++++ Material supplied
$ cat config.mk
export PLATFORM = sky130hd
export DESIGN_NAME = rf_wb_arbiter
export DESIGN_NICKNAME = d
export VERILOG_FILES = /design/src/rtl/rf_wb_arbiter.sv
export SDC_FILE = /design/constraint.sdc
export NUM_CORES = 1
export LEC_CHECK = 0
export CAP_MARGIN = 5
export CORE_MARGIN = 4
export CORE_UTILIZATION = 45
export DETAILED_ROUTE_END_ITERATION = 8
export DONT_BUFFER_PORTS = 1
export PLACE_DENSITY = 0.69
export SLEW_MARGIN = 0
export SYNTH_ARGS = -nofsm -noshare
export SYNTH_HDL_FRONTEND = slang
export SYNTH_SLANG_ARGS = --single-unit
export TNS_END_PERCENT = 30
$ cat constraint.sdc
create_clock -name clk -period 4.7 [get_ports clk]
set_input_delay 0.47 -clock clk [delete_from_list [all_inputs] [get_ports clk]]
set_output_delay 0.47 -clock clk [all_outputs]
set_load 0.03 [all_outputs]
$ cat src/rtl/rf_wb_arbiter.sv
// Round-robin arbiter for the register file's single write port: ALU/CSR (req0)
// and LSU load (req1) write-backs, one registered write per cycle, x0 writes dropped.
module rf_wb_arbiter #(
    parameter int ADDR_WIDTH = 5,
    parameter int DATA_WIDTH = 64,
    parameter int CNT_WIDTH  = 16
) (
    input  logic                  clk,
    input  logic                  rst,
    input  logic                  req0_valid,
    output logic                  req0_ready,
    input  logic [ADDR_WIDTH-1:0] req0_addr,
    input  logic [DATA_WIDTH-1:0] req0_data,
    input  logic                  req1_valid,
    output logic                  req1_ready,
    input  logic [ADDR_WIDTH-1:0] req1_addr,
    input  logic [DATA_WIDTH-1:0] req1_data,
    output logic                  rf_wen,
    output logic [ADDR_WIDTH-1:0] rf_waddr,
    output logic [DATA_WIDTH-1:0] rf_wdata,
    output logic [CNT_WIDTH-1:0]  conflict_cnt
);

    // Handshake: a write transfers on the rising edge where reqN_valid and
    // reqN_ready are both 1; ready never depends on anything but the valids,
    // prio and rst, and a requester holds valid/addr/data until it sees ready.

    logic                  prio;       // 0: req0 preferred on contention, 1: req1
    logic                  both_valid;
    logic                  grant0;
    logic                  grant1;
    logic                  wen_q;

    always_comb begin
        grant0     = 1'b0;
        grant1     = 1'b0;
        both_valid = req0_valid & req1_valid;
        if (!rst) begin
            if (both_valid) begin
                grant0 = ~prio;
                grant1 = prio;
            end else begin
                grant0 = req0_valid;
                grant1 = req1_valid;
            end
        end
    end

    assign req0_ready = grant0;
    assign req1_ready = grant1;

    always_ff @(posedge clk) begin
        if (rst) begin
            prio <= 1'b0;
        end else if (grant0) begin
            prio <= 1'b1;
        end else if (grant1) begin
            prio <= 1'b0;
        end
    end

    always_ff @(posedge clk) begin
        if (rst) begin
            wen_q    <= 1'b0;
            rf_waddr <= '0;
            rf_wdata <= '0;
        end else if (grant0) begin
            wen_q    <= (req0_addr != '0);
            rf_waddr <= req0_addr;
            rf_wdata <= req0_data;
        end else if (grant1) begin
            wen_q    <= (req1_addr != '0);
            rf_waddr <= req1_addr;
            rf_wdata <= req1_data;
        end else begin
            wen_q    <= 1'b0;
        end
    end

    // Masking with rst keeps a write that is still in flight when reset
    // arrives from landing in the register file on the reset edge.
    assign rf_wen = wen_q & ~rst;

    always_ff @(posedge clk) begin
        if (rst) begin
            conflict_cnt <= '0;
        end else if (both_valid && (conflict_cnt != '1)) begin
            conflict_cnt <= conflict_cnt + CNT_WIDTH'(1);
        end
    end

endmodule

After elaboration in Yosys (flattened, before gate mapping). Cells that the tools add are included.

Add/subtract/negate cells: 1. Equality and inequality tests: 1. Muxes and demuxes: 12. Bitwise logic cells: 4. Reduce and logical (&&, ||, !) cells: 4.

Operators with widths (number): $mux W64 (2); $add A16 B1 Y16 const B (1); $ne A16 B16 Y1 const B (1); $mux W5 (2); $reduce_bool A5 Y1 (2); $mux W1 (8); $and A1 B1 Y1 (2); $not A1 Y1 (2); $reduce_bool A2 Y1 (1); $logic_and A1 B1 Y1 (1).

Flip-flop bits (word level): 87. Bits of input ports: 142. Output and inout bits: 88. Logic and storage cells: 27.

Longest topological paths before layout.
Depth in word-level cells: 5. Depth in mapped cells: 7. Gate-level depth less buffers: 5.

Least setup slack after synthesis. No wires, ideal clock.

Path type: input-to-output. Start point: input port req1_valid. End point: output port req0_ready. Arrival time: 1765 ps. Required time: 4230 ps. Setup slack: 2465 ps. Stages: 6. Buffers on the path: 3. Cells stage by stage: buf_2 > a21boi_1 > buf_2 > buf_1 > nand2_1 > inv_1.

Longest elaborated chain between the ends: 3.

Ends and longest elaborated chain: start: declaration (RTL line 14) `input logic req1_valid,`; $and A1 B1 Y1 (RTL line 37) `both_valid = req0_valid & req1_valid;`; $mux W1 (RTL line 39) `if (both_valid) begin`; $mux W1 (RTL line 38) `if (!rst) begin`; end: declaration (RTL line 11) `output logic req0_ready,`.

No other way between the ends.

Worst setup path after layout.
Start point: register prio. End point: output port req1_ready.

Longest elaborated chain between the ends: 2.

Ends and longest elaborated chain: start: declaration (RTL line 28) `logic prio;`; start signal: assignment (RTL line 54) `prio <= 1'b0;`; start signal: assignment (RTL line 56) `prio <= 1'b1;`; start signal: assignment (RTL line 58) `prio <= 1'b0;`; $mux W1 (RTL line 39); $mux W1 (RTL line 38); end: declaration (RTL line 15) `output logic req1_ready,`.

No other way between the ends.

==> results.ini <==
[outcome]
status=finished clean

[floorplanning]
die_height_um=97.6
core_um2=7770
row_count=32
initial_utilization=0.465
die_x_um=97.6
die_area_um2=9520
num_io_pins=230

[detailed_routing]
detail_route.wl_per_cell_um=20.2
drt_iter0_drc=204
ant_nets=0
vias=3201
vias_per_cell=6.31
drc=0
routed_wl_mm=10.2
first_pass_iters=5

[placement]
placed_cells=491
place_hpwl_mm=7.53
io_buffers=0
finalWeightedCongestion=0.873

[global_routing]
grtUsageMet2=0.351
grt_usage=0.207
grt_pass1_vias=2982
grt_max_degree=89
grt_first_pass_wirelength_mm=15.9
met3_usage=0.0883
gr-usage-met1=0.233
antenna_found_initial=0
grt_busiest_layer=met2
grt_overflow=0

[layout]
ff_latch_area_um2=1740
n_fill_cell=743
multi_input_area_um2=1720
diodes=0
area_growth_pct=9.19
fin_cells=507
drive_above_1_share=0.0667
layout.nets=543

[clocking]
clock_latency_ns=0.34
cts-root-buf=clkbuf_8
hold_buffers=0
cts.sinks=87
htreeDepth=3
numCtsBuffers=9
ctsResizeCount=0
clk_path_buf_depth=2
clkTransAtPathRegs_ns=0.08
cts_tree=done
post_cts_buffers=0

[timing]
slew_headroom=0.538
setup_viol=0
drv_slew=0
fmax_ghz=0.383
fin_tns_setup_ns=0
rsz0062_at_grt=no
post-route-period-util=0.555
period_minus_slack_ns=2.61
finalHoldViolCount=0
tightest_slew_ns=0.693
clock_skew_ns=0.00450

[min_path]
hold_end=conflict_cnt[8]
hold_class=input port to register
hp-start=rst
worst_hold_path.num_cells=1

[synthesis]
syn_inst=420
synth_xor_area_frac=0
yosys_warnings=0
synth-adder-area-share=0.00347
yosysSeqAreaShare=0.482
synth_top_family_by_area=compound AO/OA/AOI/OAI gates
synth_compound_area_frac=0.285
yosysUniqueCellTypes=40
synthMuxAreaShare=0.00901
avgSynthCellArea_um2=8.59
synth-simple-area-share=0.171
syn_area_um2=3610
syn-num-nets=563
ys_seq_elements=87

[run]
maxCapViolations=0

[worst_setup_path]
crit_path_end_kind=primary output
r2r-start=conflict_cnt[7]
start_kind=register
regToRegSetupSlack_ns=2.40
critPathKind=register to primary output
cp.arrival_ns=2.14
reg2reg_depth=4
required_ns=4.23
r2r_end=conflict_cnt[0]
crit_fanout=37

[pwr]
worst_ir_drop_vdd_mv=0.199
p_leak_nw=1.31
p_per_area_nw_per_um2=458

==> cell type report <==
class,count,share of cell area
clock buffers,10,0.0324
clock inverters,6,0.0457
inverters,7,0.00667
multi-input cells,292,0.435
flip-flops and latches,87,0.442
well taps,102,0.0324
repair buffers,3,0.00571
==> per-layer routing <==
metal	vias to the layer above	part of all wire
li1	1520	-
met1	1469	0.38
met2	196	0.49
met3	16	0.12
met4	0	0.019
met5	-	0
==> per-stage QoR <==
| stage | total power, W | utilization | hold slack [ns] | cell area, um^2 | worst slack, ns |
|---|---|---|---|---|---|
| after CTS | 0.00183 | 0.507 | 0.164 | 3940 | 2.09 |
| after detailed placement | 0.00105 | 0.468 | 0.549 | 3630 | 2.42 |
| after global routing | 0.00188 | 0.507 | 0.157 | 3940 | 1.91 |
| final | 0.00180 | 0.507 | 0.185 | 3940 | 2.09 |
| after floorplan | 0.00103 | - | 0.497 | 3610 | 2.47 |
| after global placement | 0.00105 | 0.468 | 0.546 | 3630 | 2.48 |
==> how the worst max path moves through the flow <==
stage                     startpoint  cells after the start  slack (ns)    endpoint
after floorplan           req1_valid                      6        2.47  req0_ready
after global placement           rst                      3        2.48  req1_ready
after detailed placement         rst                      3        2.42  req1_ready
after CTS                       prio                      3        2.09  req1_ready
after global routing            prio                      3        1.91  req1_ready
final                           prio                      3        2.09  req1_ready
==> where the power goes <==
part	internal, W	leakage, nW	switching, W
Combinational	0.0000512	0.445	0.0000743
Sequential	0.000784	0.716	0.000125
Clock	0.000515	0.151	0.000254
Total	0.00135	1.31	0.000454
==> registers in the layout, summed over array words and instances (netlist names) <==
signal and cells:
conflict_cnt 16, prio 1, rf_waddr 5, rf_wdata 64, wen_q 1
==> kinds of logic (layout without fill, tap and decap cells) <==
kind of cell | count (synthesis) | in the layout
compound gates | 160 | 160
simple gates | 128 | 128
flops | 87 | 87
buf+inv | 41 | 26
mux | 3 | 3
fa+ha+maj | 1 | 1
==> Yosys cell counts, drive strengths merged <==
library cell   n  area share
o21ai          6      0.0083
a211oi         1      0.0021
a21oi         73        0.10
nand2         69       0.072
nor2          13       0.014
and3           3      0.0052
a22oi         59        0.12
inv            7      0.0073
nand3          9       0.012
dlygate4sd1    1      0.0024
mux2           2      0.0062
a41oi          1      0.0024
mux2i          1      0.0028
a222oi         9       0.025
nand2b         1      0.0017
a32oi          1      0.0024
or3            4      0.0069
and4           2      0.0052
nand4          5       0.010
nor4           4      0.0087
clkbuf        25       0.026
or4           10       0.021
a31oi          1      0.0017
nor3           5      0.0083
nor2b          3      0.0052
a21boi         1      0.0021
dfxtp         87        0.48
o21a           1      0.0021
buf            8       0.014
o31ai          7       0.015
ha             1      0.0035
==> cells in the final DEF, fill, tap and decap left out, drive strengths merged <==
cell type,count
a211oi,1
a21boi,1
a21oi,73
a222oi,9
a22oi,59
a31oi,1
a32oi,1
a41oi,1
and3,3
and4,2
buf,3
bufinv,6
clkbuf,10
dfxtp,87
ha,1
inv,7
mux2,2
mux2i,1
nand2,69
nand2b,1
nand3,9
nand4,5
nor2,13
nor2b,3
nor3,5
nor4,4
o21a,1
o21ai,6
o31ai,7
or3,4
or4,10
==> critical path: stages, from the launching register on <==
cell and delay, ns:
dfxtp_1 0.44, nand2b_1 0.21, and3_2 0.62, buf_4 0.50
No activity file was read; power rests on OpenSTA's default activity.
++++++++
- **What you are asked to do**
Only lines holding the word "synthesis" are wanted, so copy each of them from the records above.

- **The completed task**
Least setup slack after synthesis. No wires, ideal clock.
[synthesis]
kind of cell | count (synthesis) | in the layout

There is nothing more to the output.